Children throughout Japan carry radioactive burdens in their thyroids and throughout their bodies . Hot spots in Tokyo demand evacuation. Radioactive tuna has been caught off San Diego. Fallout carried across the Pacific may have caused spikes in cancer and infant mortality rates here in the United States .
And yet, 16 months later, the worst may be yet to come. No matter where we are on this planet, our lives are still threatened every day by a Unit 4 fuel pool left hanging 100 feet in the air. At any moment, an earthquake we all know is coming could send that pool crashing to the ground.
If that happens---and it could as you read this---the radiation spewed into the atmosphere could impact every living being on Earth. And that certainly includes you.
With poetic fury, Cecile rages in satanic detail about how Fukushima was built despite volumes of whistleblower testimony underscoring its fatal flaws. But after agreeing with proof that the GE designs were patently insane, NRC Chair Joseph Hendrie approved them anyway because doing otherwise would have killed the nuclear industry.
There are 23 of these Mark I monsters in the US alone, far more worldwide. Pineda's passionate prose runs the gamut from detailed technical critiques to heart-wrenching dirges about the birth defects and malformations imposed on countless downwind victims.

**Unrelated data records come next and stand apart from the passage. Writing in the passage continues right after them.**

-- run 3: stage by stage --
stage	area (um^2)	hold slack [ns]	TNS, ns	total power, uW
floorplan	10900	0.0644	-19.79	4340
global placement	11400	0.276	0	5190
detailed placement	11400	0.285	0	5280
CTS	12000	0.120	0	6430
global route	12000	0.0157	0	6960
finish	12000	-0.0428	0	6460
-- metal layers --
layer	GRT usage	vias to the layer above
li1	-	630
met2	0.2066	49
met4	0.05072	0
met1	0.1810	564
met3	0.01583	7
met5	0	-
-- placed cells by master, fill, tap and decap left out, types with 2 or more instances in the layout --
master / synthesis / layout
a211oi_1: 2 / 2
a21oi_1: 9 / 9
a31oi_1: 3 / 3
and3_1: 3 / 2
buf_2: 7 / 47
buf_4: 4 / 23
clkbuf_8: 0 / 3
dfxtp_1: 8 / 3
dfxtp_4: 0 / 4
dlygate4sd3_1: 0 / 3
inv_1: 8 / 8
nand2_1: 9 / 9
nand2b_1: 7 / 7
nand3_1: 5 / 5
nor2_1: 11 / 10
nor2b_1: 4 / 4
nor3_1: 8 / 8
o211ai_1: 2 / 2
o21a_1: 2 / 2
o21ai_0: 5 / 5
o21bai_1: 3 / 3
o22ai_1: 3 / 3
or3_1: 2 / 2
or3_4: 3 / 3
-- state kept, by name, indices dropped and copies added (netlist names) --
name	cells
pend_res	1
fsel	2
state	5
File: config.mk
export PLATFORM = sky130hd
export DESIGN_NAME = direct_mapped_cache_lookup
export DESIGN_NICKNAME = d
export VERILOG_FILES = /design/src/rtl/core/dmc_pkg.sv /design/src/rtl/core/direct_mapped_cache_lookup.sv /design/src/rtl/core/dmc_remainder.sv /design/src/rtl/core/dmc_store.sv
export VERILOG_INCLUDE_DIRS = /design/src /design/src/rtl/core
export SDC_FILE = /design/constraint.sdc
export NUM_CORES = 1
export LEC_CHECK = 0
export BUFFER_PORTS_ARGS = -buffer_cell sky130_fd_sc_hd__buf_4
export CAP_MARGIN = 10
export CORE_MARGIN = 8
export CORE_UTILIZATION = 50
export DETAILED_ROUTE_END_ITERATION = 10
export GPL_ROUTABILITY_DRIVEN = 0
export HOLD_SLACK_MARGIN = 0.06
export PLACE_DENSITY = 0.77
export SLEW_MARGIN = 20
export SYNTH_ARGS = -nofsm -noshare
export SYNTH_HDL_FRONTEND = slang
export SYNTH_SLANG_ARGS = --single-unit
File: constraint.sdc
create_clock -name clk -period 21.7 [get_ports clk]
set_input_delay 3.255 -clock clk [delete_from_list [all_inputs] [get_ports clk]]
set_output_delay 3.255 -clock clk [all_outputs]
set_load 0.01 [all_outputs]
**src/rtl/core/csem_pkg.sv**
```systemverilog
// Package for the counting semaphore with priority waiters.
// Holds table size, operation and status codes, shared types.
// No dependencies.
package csem_pkg;
	localparam int WaiterSlots = 16;
	localparam int SlotW = $clog2(WaiterSlots);
	localparam int TotW = $clog2(WaiterSlots + 1);

	localparam logic [1:0] OP_WAIT = 2'd0;
	localparam logic [1:0] OP_TRY = 2'd1;
	localparam logic [1:0] OP_POST = 2'd2;
	localparam logic [1:0] OP_CANCEL = 2'd3;

	localparam logic [2:0] ST_ACQUIRED = 3'd0;
	localparam logic [2:0] ST_ENQUEUED = 3'd1;
	localparam logic [2:0] ST_FULL = 3'd2;
	localparam logic [2:0] ST_EMPTY = 3'd3;
	localparam logic [2:0] ST_CNT_FULL = 3'd4;
	localparam logic [2:0] ST_REMOVED = 3'd5;
	localparam logic [2:0] ST_NOT_FOUND = 3'd6;
	localparam logic [2:0] ST_WOKE = 3'd7;

	localparam logic [1:0] REG_INIT = 2'd0;
	localparam logic [1:0] REG_MAX = 2'd1;
	localparam logic [1:0] REG_PIP = 2'd2;

	typedef struct packed {
		logic [7:0] id;
		logic [15:0] gen;
		logic [7:0] prio;
	} waiter_t;
endpackage

```
**src/rtl/core/csem_table.sv**
```systemverilog
// Waiter table storage for the counting semaphore.
// Uses csem_pkg; one write port and one registered read port.
module csem_table import csem_pkg::*; (
	input  logic             clk,
	input  logic             wr_en,
	input  logic [SlotW-1:0] wr_addr,
	input  waiter_t          wr_data,
	input  logic [SlotW-1:0] rd_addr,
	output waiter_t          rd_data
);
	waiter_t mem_q [WaiterSlots];

	always_ff @(posedge clk) begin
		if (wr_en) mem_q[wr_addr] <= wr_data;
		rd_data <= mem_q[rd_addr];
	end
endmodule

```
**src/rtl/core/counting_semaphore_priority_waiters.sv**
```systemverilog
// Counting semaphore with a 16-slot priority waiter table and priority inheritance.
// Uses csem_pkg and csem_table.
//
// One request is taken while busy is low; its single result appears for one cycle
// with done high. The receiver cannot stall results. Wait and try-wait on a free
// unit, post without waiters, and a full-table wait do not scan the table. An enqueue
// with inheritance, a post that wakes a waiter, and a cancel step through the table
// one entry per cycle over its single read port. A cancel that finds its entry and a
// wake then move the last entry into the freed slot. A wake that must restore an
// inherited priority then rescans the remaining table. Configuration writes are
// taken only while idle and no request is offered.
module counting_semaphore_priority_waiters import csem_pkg::*; (
	input  logic        clk,
	input  logic        arst_n,
	input  logic        start,
	output logic        busy,
	input  logic [1:0]  operation,
	input  logic [7:0]  task_id,
	input  logic [15:0] task_generation,
	input  logic [7:0]  task_priority,
	input  logic        cfg_valid,
	output logic        cfg_ready,
	input  logic [1:0]  cfg_index,
	input  logic [15:0] cfg_data,
	output logic        done,
	output logic [2:0]  status,
	output logic        woken_valid,
	output logic [7:0]  woken_task,
	output logic        owner_valid,
	output logic [7:0]  owner_task,
	output logic [7:0]  owner_priority,
	output logic        priority_changed
);
	localparam logic [2:0] S_IDLE = 3'd0;
	localparam logic [2:0] S_DEC = 3'd1;
	localparam logic [2:0] S_SCAN = 3'd2;
	localparam logic [2:0] S_FETCH = 3'd3;
	localparam logic [2:0] S_MOVE = 3'd4;
	localparam logic [2:0] S_RSCAN = 3'd5;
	localparam logic [2:0] S_DONE = 3'd6;

	logic [2:0] state_q;
	logic [15:0] max_q, count_q;
	logic pip_q;
	logic [TotW-1:0] total_q;
	logic own_q, sv_q;
	logic [7:0] oid_q, oprio_q, sprio_q;
	logic [1:0] op_q;
	logic [7:0] id_q, prio_q, best_prio_q, top_q;
	logic [15:0] gen_q;
	logic [TotW-1:0] idx_q;
	logic [SlotW-1:0] best_q;
	logic found_q, pend_q;
	logic [2:0] st_q;
	logic wv_q, chg_q;
	logic [7:0] wt_q;
	logic [SlotW-1:0] rd_addr, wr_addr;
	logic wr_en;
	waiter_t wr_data, rd_data;
	logic [TotW-1:0] last;
	logic [SlotW-1:0] cur;
	logic [7:0] nxt_top;

	assign busy = (state_q != S_IDLE);
	assign cfg_ready = !busy && !start;
	assign last = total_q - 1'b1;
	assign cur = SlotW'(idx_q - 1'b1);
	assign nxt_top = (idx_q != 0 && rd_data.prio > top_q) ? rd_data.prio : top_q;

	always_comb begin
		rd_addr = idx_q[SlotW-1:0];
		if (state_q == S_FETCH) rd_addr = last[SlotW-1:0];
	end

	always_comb begin
		wr_en = 1'b0;
		wr_addr = total_q[SlotW-1:0];
		wr_data = '{id: id_q, gen: gen_q, prio: prio_q};
		if (state_q == S_MOVE) begin
			wr_en = 1'b1;
			wr_addr = best_q;
			wr_data = rd_data;
		end else if (state_q == S_DONE && pend_q) begin
			wr_en = 1'b1;
		end
	end

	csem_table u_table (
		.clk(clk), .wr_en(wr_en), .wr_addr(wr_addr), .wr_data(wr_data),
		.rd_addr(rd_addr), .rd_data(rd_data)
	);

	always_ff @(posedge clk or negedge arst_n) begin
		if (!arst_n) begin
			state_q <= S_IDLE;
			max_q <= 16'd1; pip_q <= 1'b1; count_q <= '0;
			total_q <= '0; own_q <= 1'b0; oid_q <= '0; oprio_q <= '0;
			sprio_q <= '0; sv_q <= 1'b0; done <= 1'b0; pend_q <= 1'b0;
		end else begin
			done <= 1'b0;
			if (cfg_valid && cfg_ready) begin
				case (cfg_index)
					REG_INIT: count_q <= cfg_data;
					REG_MAX: max_q <= cfg_data;
					REG_PIP: pip_q <= cfg_data[0];
					default: ;
				endcase
			end
			case (state_q)
				S_IDLE: if (start) begin
					op_q <= operation; id_q <= task_id; gen_q <= task_generation;
					prio_q <= task_priority; wv_q <= 1'b0; wt_q <= '0; chg_q <= 1'b0;
					pend_q <= 1'b0; idx_q <= '0; found_q <= 1'b0; best_q <= '0;
					state_q <= S_DEC;
				end
				S_DEC: begin
					state_q <= S_DONE;
					case (op_q)
						OP_WAIT: if (count_q != 0) begin
							count_q <= count_q - 1'b1; st_q <= ST_ACQUIRED;
							if (count_q == 16'd1) begin
								own_q <= 1'b1; oid_q <= id_q; oprio_q <= prio_q;
							end
						end else if (total_q >= TotW'(WaiterSlots)) begin
							st_q <= ST_FULL;
						end else begin
							st_q <= ST_ENQUEUED; pend_q <= 1'b1; top_q <= prio_q;
							if (pip_q && own_q) begin
								idx_q <= '0; state_q <= S_SCAN;
							end
						end
						OP_TRY: if (count_q != 0) begin
							count_q <= count_q - 1'b1; st_q <= ST_ACQUIRED;
						end else st_q <= ST_EMPTY;
						OP_POST: if (total_q != 0) begin
							st_q <= ST_WOKE; best_prio_q <= '0; state_q <= S_SCAN;
						end else if (count_q < max_q) begin
							if (count_q == 0) own_q <= 1'b0;
							count_q <= count_q + 1'b1; st_q <= ST_ACQUIRED;
						end else st_q <= ST_CNT_FULL;
						default: begin
							st_q <= ST_NOT_FOUND;
							if (total_q != 0) state_q <= S_SCAN;
						end
					endcase
				end
				S_SCAN: begin
					// idx_q is the address being read; rd_data holds entry idx_q-1
					if (idx_q != 0) begin
						case (op_q)
							OP_WAIT: if (rd_data.prio > top_q) top_q <= rd_data.prio;
							OP_POST: if (idx_q == 1 || rd_data.prio > best_prio_q) begin
								best_prio_q <= rd_data.prio; best_q <= cur;
								wt_q <= rd_data.id;
							end
							default: if (!found_q && rd_data.id == id_q &&
									rd_data.gen == gen_q) begin
								found_q <= 1'b1; best_q <= cur;
							end
						endcase
					end
					if (idx_q == total_q) begin
						if (op_q == OP_WAIT) begin
							state_q <= S_DONE;
							if (nxt_top > oprio_q) begin
								if (!sv_q) begin sv_q <= 1'b1; sprio_q <= oprio_q; end
								oprio_q <= nxt_top;
								chg_q <= 1'b1;
							end
						end else if (op_q == OP_POST ||
								found_q || (rd_data.id == id_q && rd_data.gen == gen_q)) begin
							state_q <= S_FETCH;
						end else state_q <= S_DONE;
					end else idx_q <= idx_q + 1'b1;
				end
				S_FETCH: state_q <= S_MOVE;
				S_MOVE: begin
					total_q <= last;
					if (op_q == OP_POST) begin
						wv_q <= 1'b1;
						if (pip_q && own_q && sv_q) begin
							idx_q <= '0; top_q <= '0; state_q <= S_RSCAN;
						end else state_q <= S_DONE;
					end else begin
						st_q <= ST_REMOVED; state_q <= S_DONE;
					end
				end
				S_RSCAN: begin
					if (idx_q != 0 && rd_data.prio > top_q) top_q <= rd_data.prio;
					if (idx_q == total_q) begin
						state_q <= S_DONE;
						if (idx_q != 0 && rd_data.prio > top_q) begin
							if (rd_data.prio > sprio_q) begin
								oprio_q <= rd_data.prio; chg_q <= (rd_data.prio != oprio_q);
							end else begin
								oprio_q <= sprio_q; sv_q <= 1'b0; chg_q <= (sprio_q != oprio_q);
							end
						end else if (top_q > sprio_q) begin
							oprio_q <= top_q; chg_q <= (top_q != oprio_q);
						end else begin
							oprio_q <= sprio_q; sv_q <= 1'b0; chg_q <= (sprio_q != oprio_q);
						end
					end else idx_q <= idx_q + 1'b1;
				end
				S_DONE: begin
					if (pend_q) total_q <= total_q + 1'b1;
					pend_q <= 1'b0;
					done <= 1'b1;
					status <= st_q;
					woken_valid <= wv_q;
					woken_task <= wv_q ? wt_q : 8'd0;
					owner_valid <= own_q;
					owner_task <= own_q ? oid_q : 8'd0;
					owner_priority <= own_q ? oprio_q : 8'd0;
					priority_changed <= chg_q;
					state_q <= S_IDLE;
				end
				default: state_q <= S_IDLE;
			endcase
		end
	end

`ifndef NO_ASSERTIONS
	a_total_bound: assert property (@(posedge clk) disable iff (!arst_n)
		total_q <= TotW'(WaiterSlots)) else $error("waiter total overflow");
	a_done_idle: assert property (@(posedge clk) disable iff (!arst_n)
		done |-> state_q == S_IDLE) else $error("done while busy");
	a_woke_valid: assert property (@(posedge clk) disable iff (!arst_n)
		(done && status == ST_WOKE) |-> woken_valid) else $error("wake without task");
	a_start_busy: assert property (@(posedge clk) disable iff (!arst_n)
		(start && !busy) |=> busy) else $error("start not taken");
`endif
endmodule

```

In Iraq and Bosnia, Pineda writes, vaporized depleted uranium shells have carpeted the countryside with radioactive powder. According to the International Journal of Environmental Research and Public Health, children born at Falluja were eleven times as likely to suffer from "neural tube defects affecting the brain or lower extremities, with cardiac or skeletal abnormalities, or with cancers." As elsewhere in Iraq, and in Bosnia, premature births, spontaneous abortions and birth defects have become a plague.
Some uranium by-products can kill for 4.5 billion years---a common estimate for the lifespan of the Earth itself. Pineda takes us on a tragic tour of other facilities with radioactive burdens, including nuclear waste dumps, weapons factories and power reactors.
But nothing quite matches Fukushima and how it threatens us today. Astonishing as it may seem, the GE Mark I design includes waste storage pools perched 100 feet in the air. Around the world, thousands of tons of the most radioactive substances ever created are swung out of reactor cores and into these "swimming pools" to sit for months or years, suspended in air.
The presumption has been that they would somehow be removed and shipped to a central repository. But nowhere has one been approved. Nor has anyone devised a safe way to get the rods there if one is.
Experts like Robert Alvarez are begging that Fukushima's rods be removed to dry casks where they might be out of immediate harm's way.
But at Unit 4, more than 1500 rods remain suspended in air. Called "a bathtub on the roof" by CNN anchor Jon King, the damaged pool teeters atop a building decimated by seismic shocks and at least one hydrogen explosion. The question is not if, but when it will come crashing down.
Thus far, TEPCO has removed just two rods, and says it won't get the rest until late next year.
Meanwhile, we are all hostage. DEVIL'S TANGO provides ample evidence that the Fukushima disaster was caused primarily by the earthquake of March 11, 2011. The tsunami that followed made things worse. But the atomic reactors there and around the world remain far more vulnerable to seismic shocks than their builders want us to know.